What is required => Please output exactly the part of the records below that opens with the line containing "package cmd_pkg;" and closes with the line containing "localparam int CLK_PER_BIT = 16;", both lines included, and nothing else.

** Opening Supplied records block **

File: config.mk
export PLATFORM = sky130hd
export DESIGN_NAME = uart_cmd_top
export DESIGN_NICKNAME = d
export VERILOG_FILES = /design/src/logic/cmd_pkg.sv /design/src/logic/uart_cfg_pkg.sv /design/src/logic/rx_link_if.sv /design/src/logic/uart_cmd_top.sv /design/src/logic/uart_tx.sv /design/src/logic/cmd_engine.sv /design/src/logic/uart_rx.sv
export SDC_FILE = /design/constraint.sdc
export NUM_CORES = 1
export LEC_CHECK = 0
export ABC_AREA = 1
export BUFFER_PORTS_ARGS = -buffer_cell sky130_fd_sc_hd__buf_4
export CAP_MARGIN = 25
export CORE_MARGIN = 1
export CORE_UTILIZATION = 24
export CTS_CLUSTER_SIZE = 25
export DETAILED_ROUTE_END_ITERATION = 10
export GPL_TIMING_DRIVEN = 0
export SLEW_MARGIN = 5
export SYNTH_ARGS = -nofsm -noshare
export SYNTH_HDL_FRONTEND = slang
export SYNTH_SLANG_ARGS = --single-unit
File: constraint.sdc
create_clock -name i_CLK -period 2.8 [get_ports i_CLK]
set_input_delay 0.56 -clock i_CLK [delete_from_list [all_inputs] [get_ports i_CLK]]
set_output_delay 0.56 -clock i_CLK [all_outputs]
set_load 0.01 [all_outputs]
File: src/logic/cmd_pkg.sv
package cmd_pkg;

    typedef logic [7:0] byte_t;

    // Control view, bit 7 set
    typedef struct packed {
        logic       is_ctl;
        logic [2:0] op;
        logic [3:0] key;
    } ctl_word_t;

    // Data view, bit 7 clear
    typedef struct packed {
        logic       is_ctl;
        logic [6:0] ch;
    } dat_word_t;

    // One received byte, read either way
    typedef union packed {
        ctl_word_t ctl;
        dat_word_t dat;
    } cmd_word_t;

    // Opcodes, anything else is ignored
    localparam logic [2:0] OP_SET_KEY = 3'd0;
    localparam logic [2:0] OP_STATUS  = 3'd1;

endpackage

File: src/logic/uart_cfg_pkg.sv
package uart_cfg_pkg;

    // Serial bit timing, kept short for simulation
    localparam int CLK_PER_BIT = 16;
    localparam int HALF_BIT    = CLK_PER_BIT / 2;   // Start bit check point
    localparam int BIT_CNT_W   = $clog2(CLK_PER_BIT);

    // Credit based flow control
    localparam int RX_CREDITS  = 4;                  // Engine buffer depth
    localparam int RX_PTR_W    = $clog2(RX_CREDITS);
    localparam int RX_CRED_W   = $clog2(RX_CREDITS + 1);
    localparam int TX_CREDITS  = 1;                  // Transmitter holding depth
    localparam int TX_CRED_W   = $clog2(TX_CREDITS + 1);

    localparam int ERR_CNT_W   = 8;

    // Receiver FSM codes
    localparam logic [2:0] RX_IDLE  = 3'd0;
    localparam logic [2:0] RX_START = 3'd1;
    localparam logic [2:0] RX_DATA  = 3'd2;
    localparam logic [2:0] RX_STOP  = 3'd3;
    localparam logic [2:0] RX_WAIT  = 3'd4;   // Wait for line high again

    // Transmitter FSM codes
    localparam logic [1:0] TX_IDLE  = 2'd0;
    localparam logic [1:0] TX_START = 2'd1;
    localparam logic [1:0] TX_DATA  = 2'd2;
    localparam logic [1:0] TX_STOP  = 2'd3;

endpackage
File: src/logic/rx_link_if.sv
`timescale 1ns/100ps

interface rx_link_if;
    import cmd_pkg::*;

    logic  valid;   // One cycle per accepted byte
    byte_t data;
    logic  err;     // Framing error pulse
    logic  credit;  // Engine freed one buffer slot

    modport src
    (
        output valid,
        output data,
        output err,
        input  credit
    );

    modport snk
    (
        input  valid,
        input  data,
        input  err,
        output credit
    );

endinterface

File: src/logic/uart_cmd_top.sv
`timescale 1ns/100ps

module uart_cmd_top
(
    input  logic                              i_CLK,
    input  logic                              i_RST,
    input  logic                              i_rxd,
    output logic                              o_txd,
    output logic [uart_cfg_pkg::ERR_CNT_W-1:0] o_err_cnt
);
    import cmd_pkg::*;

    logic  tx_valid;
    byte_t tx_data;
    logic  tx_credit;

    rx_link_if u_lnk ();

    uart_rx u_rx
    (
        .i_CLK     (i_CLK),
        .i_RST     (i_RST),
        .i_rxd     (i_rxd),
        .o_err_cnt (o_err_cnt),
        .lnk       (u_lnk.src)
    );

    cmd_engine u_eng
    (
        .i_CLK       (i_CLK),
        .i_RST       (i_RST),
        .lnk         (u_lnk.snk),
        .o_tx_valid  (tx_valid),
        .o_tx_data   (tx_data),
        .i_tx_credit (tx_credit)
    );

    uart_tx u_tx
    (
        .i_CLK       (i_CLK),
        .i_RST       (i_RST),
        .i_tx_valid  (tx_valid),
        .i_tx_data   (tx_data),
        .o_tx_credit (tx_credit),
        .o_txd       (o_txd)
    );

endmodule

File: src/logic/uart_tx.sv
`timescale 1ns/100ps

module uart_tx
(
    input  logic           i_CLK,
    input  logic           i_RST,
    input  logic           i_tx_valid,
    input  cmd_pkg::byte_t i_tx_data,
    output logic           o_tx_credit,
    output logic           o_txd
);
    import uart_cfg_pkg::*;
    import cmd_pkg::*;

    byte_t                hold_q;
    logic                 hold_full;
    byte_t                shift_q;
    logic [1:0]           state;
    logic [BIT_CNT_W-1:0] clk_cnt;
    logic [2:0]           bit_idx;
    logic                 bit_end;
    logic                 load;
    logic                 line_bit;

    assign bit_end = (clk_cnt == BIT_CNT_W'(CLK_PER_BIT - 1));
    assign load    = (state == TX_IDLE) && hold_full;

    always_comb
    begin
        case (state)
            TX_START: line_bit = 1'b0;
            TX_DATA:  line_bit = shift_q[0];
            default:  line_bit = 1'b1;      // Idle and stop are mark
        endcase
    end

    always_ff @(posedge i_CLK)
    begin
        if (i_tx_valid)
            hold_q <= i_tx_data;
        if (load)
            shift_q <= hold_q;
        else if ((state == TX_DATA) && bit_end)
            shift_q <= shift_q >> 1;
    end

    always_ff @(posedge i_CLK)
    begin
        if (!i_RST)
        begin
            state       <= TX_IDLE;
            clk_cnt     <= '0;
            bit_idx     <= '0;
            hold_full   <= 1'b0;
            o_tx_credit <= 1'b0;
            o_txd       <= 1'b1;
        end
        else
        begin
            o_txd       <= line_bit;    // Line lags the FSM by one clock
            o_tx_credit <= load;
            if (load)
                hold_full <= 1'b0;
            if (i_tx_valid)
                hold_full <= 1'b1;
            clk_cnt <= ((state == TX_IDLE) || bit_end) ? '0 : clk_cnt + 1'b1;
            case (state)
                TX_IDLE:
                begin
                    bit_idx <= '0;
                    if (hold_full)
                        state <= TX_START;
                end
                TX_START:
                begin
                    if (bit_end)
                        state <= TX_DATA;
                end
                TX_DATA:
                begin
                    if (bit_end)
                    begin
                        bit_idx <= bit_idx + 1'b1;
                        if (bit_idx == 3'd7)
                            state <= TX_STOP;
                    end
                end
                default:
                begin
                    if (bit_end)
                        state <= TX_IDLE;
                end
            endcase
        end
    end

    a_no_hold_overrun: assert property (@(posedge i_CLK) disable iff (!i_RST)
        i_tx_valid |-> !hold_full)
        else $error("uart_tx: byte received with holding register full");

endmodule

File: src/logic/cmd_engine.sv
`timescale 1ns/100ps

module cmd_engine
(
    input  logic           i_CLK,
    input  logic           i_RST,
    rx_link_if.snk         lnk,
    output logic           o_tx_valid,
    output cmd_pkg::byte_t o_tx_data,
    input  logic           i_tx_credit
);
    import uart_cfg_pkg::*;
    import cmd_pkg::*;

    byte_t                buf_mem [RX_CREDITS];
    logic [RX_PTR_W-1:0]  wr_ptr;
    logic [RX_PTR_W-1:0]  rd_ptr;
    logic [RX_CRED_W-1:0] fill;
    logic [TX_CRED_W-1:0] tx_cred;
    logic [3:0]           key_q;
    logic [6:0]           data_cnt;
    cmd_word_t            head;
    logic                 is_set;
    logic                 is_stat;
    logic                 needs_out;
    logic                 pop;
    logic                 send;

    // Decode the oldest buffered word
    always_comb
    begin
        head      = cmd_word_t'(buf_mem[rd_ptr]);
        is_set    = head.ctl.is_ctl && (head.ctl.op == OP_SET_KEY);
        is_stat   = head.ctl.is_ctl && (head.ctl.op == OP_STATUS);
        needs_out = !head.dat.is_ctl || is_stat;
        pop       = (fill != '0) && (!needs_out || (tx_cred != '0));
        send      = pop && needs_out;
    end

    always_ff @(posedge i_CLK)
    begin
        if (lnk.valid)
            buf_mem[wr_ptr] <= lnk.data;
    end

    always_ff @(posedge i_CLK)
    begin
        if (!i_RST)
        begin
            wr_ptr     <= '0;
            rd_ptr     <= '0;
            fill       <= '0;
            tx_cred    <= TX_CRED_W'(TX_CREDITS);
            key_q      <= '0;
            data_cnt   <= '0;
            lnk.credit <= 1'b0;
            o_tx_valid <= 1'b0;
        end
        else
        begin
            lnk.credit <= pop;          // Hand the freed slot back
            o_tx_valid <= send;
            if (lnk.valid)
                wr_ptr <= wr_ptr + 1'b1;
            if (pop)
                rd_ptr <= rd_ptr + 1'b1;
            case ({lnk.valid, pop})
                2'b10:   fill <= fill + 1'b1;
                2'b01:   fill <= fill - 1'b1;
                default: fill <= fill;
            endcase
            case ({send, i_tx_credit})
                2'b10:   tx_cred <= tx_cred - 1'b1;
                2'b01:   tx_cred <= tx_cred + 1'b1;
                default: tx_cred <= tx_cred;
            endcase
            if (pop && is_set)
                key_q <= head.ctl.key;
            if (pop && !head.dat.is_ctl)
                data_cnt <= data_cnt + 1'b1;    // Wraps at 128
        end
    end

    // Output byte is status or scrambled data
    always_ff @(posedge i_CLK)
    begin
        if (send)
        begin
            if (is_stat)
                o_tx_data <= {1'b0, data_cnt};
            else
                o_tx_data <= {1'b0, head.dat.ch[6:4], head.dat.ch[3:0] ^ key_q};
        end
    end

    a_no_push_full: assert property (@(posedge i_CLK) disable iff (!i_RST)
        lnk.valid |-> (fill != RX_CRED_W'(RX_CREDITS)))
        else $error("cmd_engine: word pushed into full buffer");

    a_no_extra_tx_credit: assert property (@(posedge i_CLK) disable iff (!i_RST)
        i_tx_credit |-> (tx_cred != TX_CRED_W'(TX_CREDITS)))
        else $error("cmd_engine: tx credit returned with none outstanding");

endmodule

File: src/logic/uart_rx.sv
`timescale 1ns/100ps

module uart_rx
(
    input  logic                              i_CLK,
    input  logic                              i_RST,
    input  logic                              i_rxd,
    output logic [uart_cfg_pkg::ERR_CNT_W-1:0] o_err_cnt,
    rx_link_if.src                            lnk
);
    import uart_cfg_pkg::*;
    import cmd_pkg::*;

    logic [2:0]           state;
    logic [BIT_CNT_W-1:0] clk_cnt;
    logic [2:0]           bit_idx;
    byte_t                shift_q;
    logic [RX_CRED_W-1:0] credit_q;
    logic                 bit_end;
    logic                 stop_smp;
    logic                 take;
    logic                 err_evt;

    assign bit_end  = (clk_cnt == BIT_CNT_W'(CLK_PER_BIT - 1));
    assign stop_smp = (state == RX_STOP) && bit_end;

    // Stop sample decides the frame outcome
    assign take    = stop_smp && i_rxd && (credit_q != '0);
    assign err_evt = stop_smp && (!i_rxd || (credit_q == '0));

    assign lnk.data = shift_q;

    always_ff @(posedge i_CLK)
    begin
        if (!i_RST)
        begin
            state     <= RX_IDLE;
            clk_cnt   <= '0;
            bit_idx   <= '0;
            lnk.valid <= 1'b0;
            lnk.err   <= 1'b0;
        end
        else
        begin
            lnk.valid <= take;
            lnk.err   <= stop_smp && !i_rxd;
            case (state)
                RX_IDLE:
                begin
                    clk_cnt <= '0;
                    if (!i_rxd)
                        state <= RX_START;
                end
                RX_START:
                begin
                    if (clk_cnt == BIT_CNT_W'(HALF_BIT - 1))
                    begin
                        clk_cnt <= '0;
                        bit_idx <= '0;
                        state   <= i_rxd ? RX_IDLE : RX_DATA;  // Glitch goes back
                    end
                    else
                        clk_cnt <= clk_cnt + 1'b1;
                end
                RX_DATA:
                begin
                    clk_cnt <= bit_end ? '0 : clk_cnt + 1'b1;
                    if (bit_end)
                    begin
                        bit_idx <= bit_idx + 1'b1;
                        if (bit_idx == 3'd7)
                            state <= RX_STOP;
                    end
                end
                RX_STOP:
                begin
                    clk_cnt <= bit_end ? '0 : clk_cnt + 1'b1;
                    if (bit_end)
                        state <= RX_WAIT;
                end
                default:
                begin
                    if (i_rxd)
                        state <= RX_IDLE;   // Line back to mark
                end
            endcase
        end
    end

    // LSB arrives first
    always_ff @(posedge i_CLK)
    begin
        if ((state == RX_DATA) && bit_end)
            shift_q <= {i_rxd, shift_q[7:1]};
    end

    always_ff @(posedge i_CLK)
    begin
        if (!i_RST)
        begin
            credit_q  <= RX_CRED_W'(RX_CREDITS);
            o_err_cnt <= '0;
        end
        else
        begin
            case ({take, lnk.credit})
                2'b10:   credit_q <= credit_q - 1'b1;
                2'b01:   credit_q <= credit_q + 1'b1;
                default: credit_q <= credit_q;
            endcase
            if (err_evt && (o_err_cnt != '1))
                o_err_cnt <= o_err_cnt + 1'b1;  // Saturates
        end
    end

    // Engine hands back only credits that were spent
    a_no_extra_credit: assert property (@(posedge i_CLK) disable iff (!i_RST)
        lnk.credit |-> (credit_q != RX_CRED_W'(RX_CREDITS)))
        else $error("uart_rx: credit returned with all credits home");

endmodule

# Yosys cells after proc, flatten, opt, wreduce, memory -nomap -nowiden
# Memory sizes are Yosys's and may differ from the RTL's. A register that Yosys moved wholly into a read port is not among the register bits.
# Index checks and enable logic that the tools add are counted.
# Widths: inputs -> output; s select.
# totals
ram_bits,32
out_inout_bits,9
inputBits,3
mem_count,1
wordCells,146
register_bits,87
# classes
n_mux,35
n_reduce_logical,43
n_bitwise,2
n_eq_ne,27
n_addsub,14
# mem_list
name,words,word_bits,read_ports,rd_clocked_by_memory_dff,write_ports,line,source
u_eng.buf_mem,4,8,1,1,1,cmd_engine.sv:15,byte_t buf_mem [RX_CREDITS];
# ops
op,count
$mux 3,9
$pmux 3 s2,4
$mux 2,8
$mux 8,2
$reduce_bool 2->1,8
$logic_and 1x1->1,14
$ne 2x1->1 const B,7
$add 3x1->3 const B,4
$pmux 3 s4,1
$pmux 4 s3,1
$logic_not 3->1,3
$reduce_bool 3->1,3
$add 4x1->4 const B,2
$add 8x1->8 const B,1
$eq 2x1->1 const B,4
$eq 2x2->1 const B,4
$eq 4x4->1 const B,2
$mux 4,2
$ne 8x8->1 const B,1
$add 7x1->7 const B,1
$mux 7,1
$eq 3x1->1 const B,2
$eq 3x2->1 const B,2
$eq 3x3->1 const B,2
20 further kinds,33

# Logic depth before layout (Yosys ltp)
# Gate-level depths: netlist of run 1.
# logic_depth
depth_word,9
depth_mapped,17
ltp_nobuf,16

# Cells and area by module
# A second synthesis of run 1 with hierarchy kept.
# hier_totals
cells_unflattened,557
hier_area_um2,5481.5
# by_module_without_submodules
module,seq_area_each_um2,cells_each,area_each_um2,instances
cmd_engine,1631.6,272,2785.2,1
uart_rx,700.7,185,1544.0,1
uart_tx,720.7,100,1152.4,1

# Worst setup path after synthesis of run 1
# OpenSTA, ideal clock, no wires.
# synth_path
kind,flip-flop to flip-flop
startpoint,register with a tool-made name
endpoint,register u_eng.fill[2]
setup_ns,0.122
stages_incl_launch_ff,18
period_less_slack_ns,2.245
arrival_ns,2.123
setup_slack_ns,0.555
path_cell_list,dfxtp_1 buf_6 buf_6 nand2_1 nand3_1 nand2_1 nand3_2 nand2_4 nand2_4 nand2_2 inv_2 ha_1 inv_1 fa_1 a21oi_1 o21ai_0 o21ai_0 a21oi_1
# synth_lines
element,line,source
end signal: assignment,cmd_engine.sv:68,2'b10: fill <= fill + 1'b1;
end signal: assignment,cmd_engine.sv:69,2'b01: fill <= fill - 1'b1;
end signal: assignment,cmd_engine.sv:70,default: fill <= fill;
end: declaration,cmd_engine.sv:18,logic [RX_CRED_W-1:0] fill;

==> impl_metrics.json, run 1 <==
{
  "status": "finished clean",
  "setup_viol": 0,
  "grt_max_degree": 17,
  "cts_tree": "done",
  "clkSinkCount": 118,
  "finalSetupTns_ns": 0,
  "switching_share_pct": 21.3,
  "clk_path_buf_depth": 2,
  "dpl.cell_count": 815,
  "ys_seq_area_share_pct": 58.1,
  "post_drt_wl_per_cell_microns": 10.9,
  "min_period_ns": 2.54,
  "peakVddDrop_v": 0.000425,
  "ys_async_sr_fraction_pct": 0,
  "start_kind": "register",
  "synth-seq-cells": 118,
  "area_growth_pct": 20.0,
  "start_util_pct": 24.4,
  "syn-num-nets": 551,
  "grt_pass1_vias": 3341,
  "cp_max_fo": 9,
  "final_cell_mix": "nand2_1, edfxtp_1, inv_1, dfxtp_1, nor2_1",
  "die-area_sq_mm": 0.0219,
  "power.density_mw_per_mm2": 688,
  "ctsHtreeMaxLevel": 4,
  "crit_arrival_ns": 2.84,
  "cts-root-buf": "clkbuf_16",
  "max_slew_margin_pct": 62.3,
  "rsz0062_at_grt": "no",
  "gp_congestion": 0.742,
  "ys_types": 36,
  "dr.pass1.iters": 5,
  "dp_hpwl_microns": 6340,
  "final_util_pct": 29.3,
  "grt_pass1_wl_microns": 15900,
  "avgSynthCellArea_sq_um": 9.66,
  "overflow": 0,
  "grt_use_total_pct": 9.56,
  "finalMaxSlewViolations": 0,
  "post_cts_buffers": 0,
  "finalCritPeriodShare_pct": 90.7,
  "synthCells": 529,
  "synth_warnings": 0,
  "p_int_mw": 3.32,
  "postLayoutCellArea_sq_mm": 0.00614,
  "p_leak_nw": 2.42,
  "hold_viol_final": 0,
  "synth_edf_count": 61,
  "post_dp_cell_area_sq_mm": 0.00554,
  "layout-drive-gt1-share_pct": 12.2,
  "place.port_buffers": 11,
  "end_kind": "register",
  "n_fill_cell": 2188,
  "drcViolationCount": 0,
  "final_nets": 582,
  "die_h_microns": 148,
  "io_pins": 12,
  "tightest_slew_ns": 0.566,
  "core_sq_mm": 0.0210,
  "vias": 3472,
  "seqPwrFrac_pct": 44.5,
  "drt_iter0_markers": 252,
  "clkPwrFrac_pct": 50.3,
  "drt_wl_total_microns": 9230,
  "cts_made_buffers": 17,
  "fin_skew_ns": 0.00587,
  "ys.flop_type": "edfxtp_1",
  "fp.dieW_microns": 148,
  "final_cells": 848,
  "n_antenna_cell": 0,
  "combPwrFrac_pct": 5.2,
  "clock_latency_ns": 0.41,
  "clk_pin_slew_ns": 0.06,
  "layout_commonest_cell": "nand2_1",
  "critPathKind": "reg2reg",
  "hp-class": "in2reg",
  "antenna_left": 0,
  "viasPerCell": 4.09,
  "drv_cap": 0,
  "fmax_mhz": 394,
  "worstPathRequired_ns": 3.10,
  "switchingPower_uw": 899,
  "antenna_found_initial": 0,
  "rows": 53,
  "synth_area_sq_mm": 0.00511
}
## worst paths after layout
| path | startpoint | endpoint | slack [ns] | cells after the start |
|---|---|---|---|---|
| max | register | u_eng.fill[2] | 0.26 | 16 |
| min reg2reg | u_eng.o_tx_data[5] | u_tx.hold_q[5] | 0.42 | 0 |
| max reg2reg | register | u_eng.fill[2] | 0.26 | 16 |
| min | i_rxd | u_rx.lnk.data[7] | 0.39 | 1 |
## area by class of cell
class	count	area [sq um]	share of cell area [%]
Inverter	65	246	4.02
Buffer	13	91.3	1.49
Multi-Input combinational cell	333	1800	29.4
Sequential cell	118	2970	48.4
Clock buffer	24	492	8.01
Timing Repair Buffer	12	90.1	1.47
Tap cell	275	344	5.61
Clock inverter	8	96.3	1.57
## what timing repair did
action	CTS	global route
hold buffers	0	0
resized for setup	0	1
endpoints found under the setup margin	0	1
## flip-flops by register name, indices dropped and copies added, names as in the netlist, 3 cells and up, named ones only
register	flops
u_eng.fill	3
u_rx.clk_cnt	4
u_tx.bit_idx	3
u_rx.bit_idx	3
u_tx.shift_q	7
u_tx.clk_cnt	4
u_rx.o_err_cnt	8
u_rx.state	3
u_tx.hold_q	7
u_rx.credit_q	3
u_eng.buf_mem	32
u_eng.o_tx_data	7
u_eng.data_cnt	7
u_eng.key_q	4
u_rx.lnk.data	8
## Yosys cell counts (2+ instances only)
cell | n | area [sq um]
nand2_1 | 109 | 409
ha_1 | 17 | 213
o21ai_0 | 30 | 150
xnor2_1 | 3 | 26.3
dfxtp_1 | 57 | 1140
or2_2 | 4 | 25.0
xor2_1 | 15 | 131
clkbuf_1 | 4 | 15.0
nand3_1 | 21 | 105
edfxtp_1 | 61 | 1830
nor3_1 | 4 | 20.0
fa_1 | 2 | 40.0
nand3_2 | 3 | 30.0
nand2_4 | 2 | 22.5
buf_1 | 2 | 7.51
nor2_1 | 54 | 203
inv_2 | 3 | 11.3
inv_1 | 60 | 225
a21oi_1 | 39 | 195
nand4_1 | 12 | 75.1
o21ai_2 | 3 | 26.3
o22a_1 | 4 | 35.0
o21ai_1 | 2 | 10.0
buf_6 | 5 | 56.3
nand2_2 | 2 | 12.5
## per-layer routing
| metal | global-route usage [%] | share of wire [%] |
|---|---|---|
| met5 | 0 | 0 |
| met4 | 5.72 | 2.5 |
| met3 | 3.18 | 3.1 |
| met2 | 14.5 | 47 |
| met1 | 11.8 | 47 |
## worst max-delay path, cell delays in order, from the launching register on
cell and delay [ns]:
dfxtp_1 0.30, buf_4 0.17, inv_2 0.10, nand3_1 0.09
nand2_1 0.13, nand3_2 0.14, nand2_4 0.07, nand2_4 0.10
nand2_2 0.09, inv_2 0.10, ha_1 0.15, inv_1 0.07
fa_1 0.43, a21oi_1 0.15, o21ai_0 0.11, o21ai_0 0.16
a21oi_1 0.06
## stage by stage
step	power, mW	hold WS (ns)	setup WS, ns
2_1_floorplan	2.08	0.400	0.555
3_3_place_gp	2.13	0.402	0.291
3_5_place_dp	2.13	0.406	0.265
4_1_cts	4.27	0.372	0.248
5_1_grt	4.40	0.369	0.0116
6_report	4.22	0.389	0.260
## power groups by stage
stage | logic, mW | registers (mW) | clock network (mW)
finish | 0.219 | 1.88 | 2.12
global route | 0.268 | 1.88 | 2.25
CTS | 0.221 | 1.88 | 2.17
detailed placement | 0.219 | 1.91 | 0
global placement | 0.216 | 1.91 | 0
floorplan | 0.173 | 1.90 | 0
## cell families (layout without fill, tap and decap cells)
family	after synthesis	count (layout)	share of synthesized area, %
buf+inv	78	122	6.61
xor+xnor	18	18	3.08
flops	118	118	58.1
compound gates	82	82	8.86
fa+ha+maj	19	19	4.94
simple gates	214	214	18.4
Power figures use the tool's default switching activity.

** Closing Supplied records block **

Response =>
package cmd_pkg;

    typedef logic [7:0] byte_t;

    // Control view, bit 7 set
    typedef struct packed {
        logic       is_ctl;
        logic [2:0] op;
        logic [3:0] key;
    } ctl_word_t;

    // Data view, bit 7 clear
    typedef struct packed {
        logic       is_ctl;
        logic [6:0] ch;
    } dat_word_t;

    // One received byte, read either way
    typedef union packed {
        ctl_word_t ctl;
        dat_word_t dat;
    } cmd_word_t;

    // Opcodes, anything else is ignored
    localparam logic [2:0] OP_SET_KEY = 3'd0;
    localparam logic [2:0] OP_STATUS  = 3'd1;

endpackage

File: src/logic/uart_cfg_pkg.sv
package uart_cfg_pkg;

    // Serial bit timing, kept short for simulation
    localparam int CLK_PER_BIT = 16;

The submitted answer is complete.